結果を図2〜4に示す。図2〜4に示すように、16D6抗体と1H5抗体とを組み合わせた場合、より高い反応性がみられた。特に、捕捉抗体として1H5抗体を用い、抗原検出抗体として16D6抗体を用いた場合、さらに高い反応性がみられた。
本発明は、口蹄疫ウイルスの検出に利用することができる。
NITE P−01972

Claims (8)

  1. 受託番号NITE P−01972で特定されるハイブリドーマによって産生される抗体。
  2. 受託番号NITE P−01972で特定される抗体産生用ハイブリドーマ。
  3. 請求項1に記載の抗体を含む口蹄疫ウイルス検出キット。
  4. 口蹄疫ウイルスの血清型O、A、C、Asia1、SAT1、SAT2およびSAT3の何れとも反応する、請求項1に記載の抗体とは別の抗口蹄疫ウイルス抗体をさらに含む、請求項3に記載の口蹄疫ウイルス検出キット。

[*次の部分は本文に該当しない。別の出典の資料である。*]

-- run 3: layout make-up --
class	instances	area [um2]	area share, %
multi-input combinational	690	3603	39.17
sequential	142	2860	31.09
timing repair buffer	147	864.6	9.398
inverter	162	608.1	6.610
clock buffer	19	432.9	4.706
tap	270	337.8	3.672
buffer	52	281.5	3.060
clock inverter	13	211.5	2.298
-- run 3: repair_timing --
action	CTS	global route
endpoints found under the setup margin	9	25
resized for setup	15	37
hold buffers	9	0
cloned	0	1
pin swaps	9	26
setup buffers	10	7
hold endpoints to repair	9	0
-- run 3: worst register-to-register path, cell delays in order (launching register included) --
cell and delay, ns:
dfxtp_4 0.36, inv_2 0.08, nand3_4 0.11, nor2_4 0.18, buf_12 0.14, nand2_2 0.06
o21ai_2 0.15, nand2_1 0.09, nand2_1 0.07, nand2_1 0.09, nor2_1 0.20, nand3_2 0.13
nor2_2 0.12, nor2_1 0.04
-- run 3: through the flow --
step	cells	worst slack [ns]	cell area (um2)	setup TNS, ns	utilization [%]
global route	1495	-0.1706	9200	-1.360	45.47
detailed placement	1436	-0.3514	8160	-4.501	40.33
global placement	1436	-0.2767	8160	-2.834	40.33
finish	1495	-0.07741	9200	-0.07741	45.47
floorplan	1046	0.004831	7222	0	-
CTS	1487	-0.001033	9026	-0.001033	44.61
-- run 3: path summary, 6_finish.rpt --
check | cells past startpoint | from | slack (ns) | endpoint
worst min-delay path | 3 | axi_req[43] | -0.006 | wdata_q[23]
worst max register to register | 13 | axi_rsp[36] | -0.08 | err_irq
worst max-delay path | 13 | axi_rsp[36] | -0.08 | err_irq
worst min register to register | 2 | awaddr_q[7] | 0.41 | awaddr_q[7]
--- src/srst_pkg.sv ---
// Constants and types shared by the system reset input control block
package srst_pkg;
  localparam int SRST_SYNC_STAGES = 2;
  localparam int SRST_STRAP_W = 4;
  localparam logic [31:0] SRST_RESET_VECTOR = 32'h0000_0000;
  localparam logic [7:0] SRST_STATUS_DEFAULT = 8'hD3;
  localparam logic [SRST_STRAP_W-1:0] SRST_STRAP_DEFAULT = 4'h0;
  localparam int SRST_CLK_MHZ = 20;
  localparam int SRST_MIN_PULSE_US = 92;
  localparam int SRST_MIN_PULSE_CYC = SRST_MIN_PULSE_US * SRST_CLK_MHZ;
  typedef enum logic [1:0] {
    SRST_HELD,
    SRST_FETCH,
    SRST_RUN
  } srst_state_t;
endpackage
--- src/design/rxc_defines.vh ---
// register map, field positions, reset values and timing counts of the receiver configuration
`ifndef RXC_DEFINES_VH
`define RXC_DEFINES_VH

`define RXC_ADDR_W 6
`define RXC_ADDR_CHANNEL_FILTER 6'h0a
`define RXC_ADDR_GAIN_CTRL 6'h0b
`define RXC_ADDR_FIRST_STAGE 6'h0c

`define RXC_RST_CHANNEL_FILTER 8'h00
`define RXC_RST_GAIN_CTRL 8'h1a
`define RXC_RST_FIRST_STAGE 8'hd8

// channel/filter register fields
`define RXC_F_RX_CHANNEL_SELECT 7
`define RXC_F_AM_MIXER 6
`define RXC_F_LP_HI 5
`define RXC_F_LP_LO 3
`define RXC_F_ZERO_HI 2
`define RXC_F_ZERO_LO 0

// gain control register fields
`define RXC_F_LOW_POWER 7
`define RXC_F_LF_SPLIT 6
`define RXC_F_LOWFREQ_INPUT_ENABLE 5
`define RXC_F_AGC_EN 4
`define RXC_F_AGC_FULL 3
`define RXC_F_AGC_ALG 2
`define RXC_F_SQ_DYN 1
`define RXC_F_PMIX_CLK 0

// first stage gain register fields
`define RXC_F_AM_GAIN_HI 7
`define RXC_F_AM_GAIN_LO 5
`define RXC_F_PM_GAIN_HI 4
`define RXC_F_PM_GAIN_LO 2
`define RXC_F_CLIP 1
`define RXC_F_FORCED 0

// timing
`define RXC_CLK_MHZ 20
`define RXC_SQ_START_US_X100 1888
`define RXC_SQ_START_CYC ((`RXC_SQ_START_US_X100 * `RXC_CLK_MHZ + 99) / 100)
`define RXC_MRT_STEP_FC 64
`define RXC_MRT_MIN_STEPS 4

`endif

--- src/design/rxc_receiver_config_regs.v ---
// receiver configuration registers with squelch timing and derived receive-chain controls
`default_nettype none
`include "rxc_defines.vh"

// Functional notes
// single channel enabled: select bit chooses AM/PM
// dual channels, manual mode: select bit picks framing
// demodulator bit: 0 peak, 1 mixer
// very high bitrate presets demodulator to mixer
// lowpass and zero codes reset 0, drive filter
// low power bit sets receiver low power
// LF split bit routes inputs to AM/PM
// LF enable routes low frequency to input
// gain control enable and scope, default one
// gain algorithm: 0 preset, 1 reset start
// host should prefer preset algorithm, short SOF
// dynamic squelch starts 18.88us after transmit ends
// mixer clock: driver or internal; single-ended internal
// three-bit first stage gain codes per channel
// clip bit clips stages; preset in peer mode
// forced gain bit overrides stage two/three gain
// host restarts receiver after clearing forced gain
// defaults 00, 1a, d8 at reset/set-default
// mask timer steps 64 carrier periods after transmit
module rxc_receiver_config_regs
(
   input wire CLK,
   input wire RESET,
   input wire SET_DEFAULT,
   input wire REG_WR,
   input wire [`RXC_ADDR_W-1:0] REG_ADDR,
   input wire [7:0] REG_WDATA,
   output reg [7:0] REG_RDATA,
   input wire RX_ENABLE,
   input wire RX_DUAL_CHANNEL,
   input wire MANUAL_CH_SELECT,
   input wire AUTO_FRAMING_PM,
   input wire VERY_HIGH_BITRATE,
   input wire PEER_ACTIVE_PRESET,
   input wire SINGLE_ENDED,
   input wire TX_END,
   input wire [7:0] MASK_RX_STEPS,
   input wire CARRIER_CLK_IN,
   output reg AM_CH_EN,
   output reg PM_CH_EN,
   output reg FRAMING_USES_PM,
   output reg AM_DEMOD_MIXER,
   output reg [2:0] LOWPASS_CODE,
   output reg [2:0] ZERO_SETTING,
   output reg RECEIVER_LOW_POWER,
   output reg LOWFREQ_INPUT_SPLIT,
   output reg LOWFREQ_INPUT_ENABLE,
   output reg AGC_ENABLE,
   output reg AGC_FULL_PERIOD,
   output reg AGC_ALG_RESET,
   output reg SQUELCH_ACTIVE,
   output reg MASK_RX_ACTIVE,
   output reg PM_MIXER_INTERNAL,
   output reg [2:0] AM_STAGE1_GAIN,
   output reg [2:0] PM_STAGE1_GAIN,
   output reg STAGE_CLIP,
   output reg FORCED_PEER_GAIN
);

   reg [7:0] channel_filter_cfg;
   reg [7:0] gain_ctrl_cfg;
   reg [7:0] first_stage_gain;
   reg very_high_bitrate_prev;
   reg peer_prev;
   reg fc_meta;
   reg fc_sync;
   reg fc_prev;
   reg [8:0] sq_delay;
   reg sq_wait;
   reg [5:0] fc_count;
   reg [7:0] step_count;
   reg [7:0] step_limit;
   reg next_squelch;
   wire fc_edge;
   wire very_high_bitrate_rise;
   wire peer_rise;
   wire [7:0] mrt_steps;
   wire fc_wrap;
   wire mask_done;
   wire sq_start;
   wire wr_channel_filter;
   wire wr_gain_ctrl;
   wire wr_first_stage;

   localparam [31:0] fc_last = `RXC_MRT_STEP_FC - 1;
   localparam [31:0] sq_last = `RXC_SQ_START_CYC - 1;

   // write strobes per register
   assign wr_channel_filter = REG_WR && REG_ADDR == `RXC_ADDR_CHANNEL_FILTER;
   assign wr_gain_ctrl = REG_WR && REG_ADDR == `RXC_ADDR_GAIN_CTRL;
   assign wr_first_stage = REG_WR && REG_ADDR == `RXC_ADDR_FIRST_STAGE;
   assign fc_edge = fc_sync & ~fc_prev;
   assign very_high_bitrate_rise = VERY_HIGH_BITRATE & ~very_high_bitrate_prev;
   assign peer_rise = PEER_ACTIVE_PRESET & ~peer_prev;

   assign mrt_steps = (MASK_RX_STEPS < 8'd`RXC_MRT_MIN_STEPS) ?
      8'd`RXC_MRT_MIN_STEPS : MASK_RX_STEPS;
   // last carrier edge of a mask step, and of the last step
   assign fc_wrap = MASK_RX_ACTIVE && fc_edge && fc_count == fc_last[5:0];
   assign mask_done = fc_wrap && step_count == step_limit - 8'd1;
   assign sq_start = sq_wait && sq_delay == sq_last[8:0];

   // register file, set-default wins over a same-cycle write
   always @(posedge CLK)
   begin
      if (RESET || SET_DEFAULT)
      begin
         channel_filter_cfg <= `RXC_RST_CHANNEL_FILTER;
      end
      else if (wr_channel_filter)
      begin
         channel_filter_cfg <= REG_WDATA;
      end
      else if (very_high_bitrate_rise)
      begin
         channel_filter_cfg[`RXC_F_AM_MIXER] <= 1'b1;
      end
   end

   always @(posedge CLK)
   begin
      if (RESET || SET_DEFAULT)
      begin
         gain_ctrl_cfg <= `RXC_RST_GAIN_CTRL;
      end
      else if (wr_gain_ctrl)
      begin
         gain_ctrl_cfg <= REG_WDATA;
      end
   end

   // a write wins over a same-cycle peer preset edge
   always @(posedge CLK)
   begin
      if (RESET || SET_DEFAULT)
      begin
         first_stage_gain <= `RXC_RST_FIRST_STAGE;
      end
      else if (wr_first_stage)
      begin
         first_stage_gain <= REG_WDATA;
      end
      else if (peer_rise)
      begin
         first_stage_gain[`RXC_F_CLIP] <= 1'b1;
         first_stage_gain[`RXC_F_FORCED] <= 1'b1;
      end
   end

   // read port, unmapped addresses read zero
   always @(posedge CLK)
   begin
      if (RESET)
      begin
         REG_RDATA <= 8'h00;
      end
      else if (REG_ADDR == `RXC_ADDR_CHANNEL_FILTER)
      begin
         REG_RDATA <= channel_filter_cfg;
      end
      else if (REG_ADDR == `RXC_ADDR_GAIN_CTRL)
      begin
         REG_RDATA <= gain_ctrl_cfg;
      end
      else if (REG_ADDR == `RXC_ADDR_FIRST_STAGE)
      begin
         REG_RDATA <= first_stage_gain;
      end
      else
      begin
         REG_RDATA <= 8'h00;
      end
   end

   // edge history and carrier synchroniser
   always @(posedge CLK)
   begin
      if (RESET)
      begin
         very_high_bitrate_prev <= 1'b0;
         peer_prev <= 1'b0;
         fc_meta <= 1'b0;
         fc_sync <= 1'b0;
         fc_prev <= 1'b0;
      end
      else
      begin
         very_high_bitrate_prev <= VERY_HIGH_BITRATE;
         peer_prev <= PEER_ACTIVE_PRESET;
         fc_meta <= CARRIER_CLK_IN;
         fc_sync <= fc_meta;
         fc_prev <= fc_sync;
      end
   end

   // mask timer after end of transmit
   always @(posedge CLK)
   begin
      if (RESET)
      begin
         MASK_RX_ACTIVE <= 1'b0;
         fc_count <= 6'd0;
         step_count <= 8'd0;
         step_limit <= 8'd0;
      end
      else if (TX_END)
      begin
         MASK_RX_ACTIVE <= 1'b1;
         fc_count <= 6'd0;
         step_count <= 8'd0;
         step_limit <= mrt_steps;
      end
      else if (MASK_RX_ACTIVE && fc_edge)
      begin
         if (fc_wrap)
         begin
            fc_count <= 6'd0;
            step_count <= step_count + 8'd1;
         end
         else
         begin
            fc_count <= fc_count + 6'd1;
         end
         if (mask_done)
         begin
            MASK_RX_ACTIVE <= 1'b0;
         end
      end
   end

   // squelch start delay, armed only with dynamic squelch set
   always @(posedge CLK)
   begin
      if (RESET)
      begin
         sq_wait <= 1'b0;
         sq_delay <= 9'd0;
      end
      else if (TX_END)
      begin
         sq_wait <= gain_ctrl_cfg[`RXC_F_SQ_DYN];
         sq_delay <= 9'd0;
      end
      else if (sq_wait)
      begin
         if (sq_start)
         begin
            sq_wait <= 1'b0;
         end
         sq_delay <= sq_delay + 9'd1;
      end
   end

   // squelch window output
   always @(posedge CLK)
   begin
      if (RESET || TX_END)
      begin
         SQUELCH_ACTIVE <= 1'b0;
      end
      else
      begin
         SQUELCH_ACTIVE <= next_squelch;
      end
   end

   // expiry clears on the same edge, so squelch never outlives the mask
   always @*
   begin
      next_squelch = SQUELCH_ACTIVE;
      if (sq_start && MASK_RX_ACTIVE)
      begin
         next_squelch = 1'b1;
      end
      if (!MASK_RX_ACTIVE || mask_done)
      begin
         next_squelch = 1'b0;
      end
   end

   // registered receive-chain controls
   always @(posedge CLK)
   begin
      if (RESET)
      begin
         AM_CH_EN <= 1'b0;
         PM_CH_EN <= 1'b0;
         FRAMING_USES_PM <= 1'b0;
         AM_DEMOD_MIXER <= 1'b0;
         LOWPASS_CODE <= 3'd0;
         ZERO_SETTING <= 3'd0;
         RECEIVER_LOW_POWER <= 1'b0;
         LOWFREQ_INPUT_SPLIT <= 1'b0;
         LOWFREQ_INPUT_ENABLE <= 1'b0;
         AGC_ENABLE <= 1'b0;
         AGC_FULL_PERIOD <= 1'b0;
         AGC_ALG_RESET <= 1'b0;
         PM_MIXER_INTERNAL <= 1'b0;
         AM_STAGE1_GAIN <= 3'd0;
         PM_STAGE1_GAIN <= 3'd0;
         STAGE_CLIP <= 1'b0;
         FORCED_PEER_GAIN <= 1'b0;
      end
      else
      begin
         if (!RX_ENABLE)
         begin
            AM_CH_EN <= 1'b0;
            PM_CH_EN <= 1'b0;
            FRAMING_USES_PM <= 1'b0;
         end
         else if (!RX_DUAL_CHANNEL)
         begin
            AM_CH_EN <= ~channel_filter_cfg[`RXC_F_RX_CHANNEL_SELECT];
            PM_CH_EN <= channel_filter_cfg[`RXC_F_RX_CHANNEL_SELECT];
            FRAMING_USES_PM <= channel_filter_cfg[`RXC_F_RX_CHANNEL_SELECT];
         end
         else
         begin
            AM_CH_EN <= 1'b1;
            PM_CH_EN <= 1'b1;
            FRAMING_USES_PM <= MANUAL_CH_SELECT ?
               channel_filter_cfg[`RXC_F_RX_CHANNEL_SELECT] : AUTO_FRAMING_PM;
         end
         AM_DEMOD_MIXER <= channel_filter_cfg[`RXC_F_AM_MIXER];
         LOWPASS_CODE <= channel_filter_cfg[`RXC_F_LP_HI:`RXC_F_LP_LO];
         ZERO_SETTING <= channel_filter_cfg[`RXC_F_ZERO_HI:`RXC_F_ZERO_LO];
         RECEIVER_LOW_POWER <= gain_ctrl_cfg[`RXC_F_LOW_POWER];
         LOWFREQ_INPUT_SPLIT <= gain_ctrl_cfg[`RXC_F_LF_SPLIT];
         LOWFREQ_INPUT_ENABLE <= gain_ctrl_cfg[`RXC_F_LOWFREQ_INPUT_ENABLE];
         AGC_ENABLE <= gain_ctrl_cfg[`RXC_F_AGC_EN];
         AGC_FULL_PERIOD <= gain_ctrl_cfg[`RXC_F_AGC_FULL];
         AGC_ALG_RESET <= gain_ctrl_cfg[`RXC_F_AGC_ALG];
         PM_MIXER_INTERNAL <= gain_ctrl_cfg[`RXC_F_PMIX_CLK] | SINGLE_ENDED;
         AM_STAGE1_GAIN <= first_stage_gain[`RXC_F_AM_GAIN_HI:`RXC_F_AM_GAIN_LO];
         PM_STAGE1_GAIN <= first_stage_gain[`RXC_F_PM_GAIN_HI:`RXC_F_PM_GAIN_LO];
         STAGE_CLIP <= first_stage_gain[`RXC_F_CLIP];
         FORCED_PEER_GAIN <= first_stage_gain[`RXC_F_FORCED];
      end
   end

endmodule
`default_nettype wire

  5. 請求項1に記載の抗体を用いる口蹄疫ウイルスの検出方法。
  6. 被験体から採取した試料と、請求項1に記載の抗体とを接触させて、当該試料中の抗原と、当該抗体とを抗原抗体反応させる工程;および
    抗原抗体反応物を検出する工程を含む、請求項5に記載の検出方法。
  7. 被験体から採取した試料と基材に固定された抗口蹄疫ウイルス一次抗体とを接触させて、当該試料中の抗原と当該一次抗体とを抗原抗体反応させる工程;
    上記抗原と標識に結合された抗口蹄疫ウイルス二次抗体とを接触させて、当該抗原と当該二次抗体とを抗原抗体反応させる工程;および
    上記標識を検出する工程を含み、
    上記一次抗体および上記二次抗体のうちの少なくとも一方が、請求項1に記載の抗体である、請求項5に記載の検出方法。
  8. 上記一次抗体および上記二次抗体のうちの一方が、請求項1に記載の抗体であり、
    上記一次抗体および上記二次抗体のうちのもう一方が、口蹄疫ウイルスの血清型O、A、C、Asia1、SAT1、SAT2およびSAT3の何れとも反応する、請求項1または2に記載の抗体とは別の抗口蹄疫ウイルス抗体である、請求項7に記載の検出方法。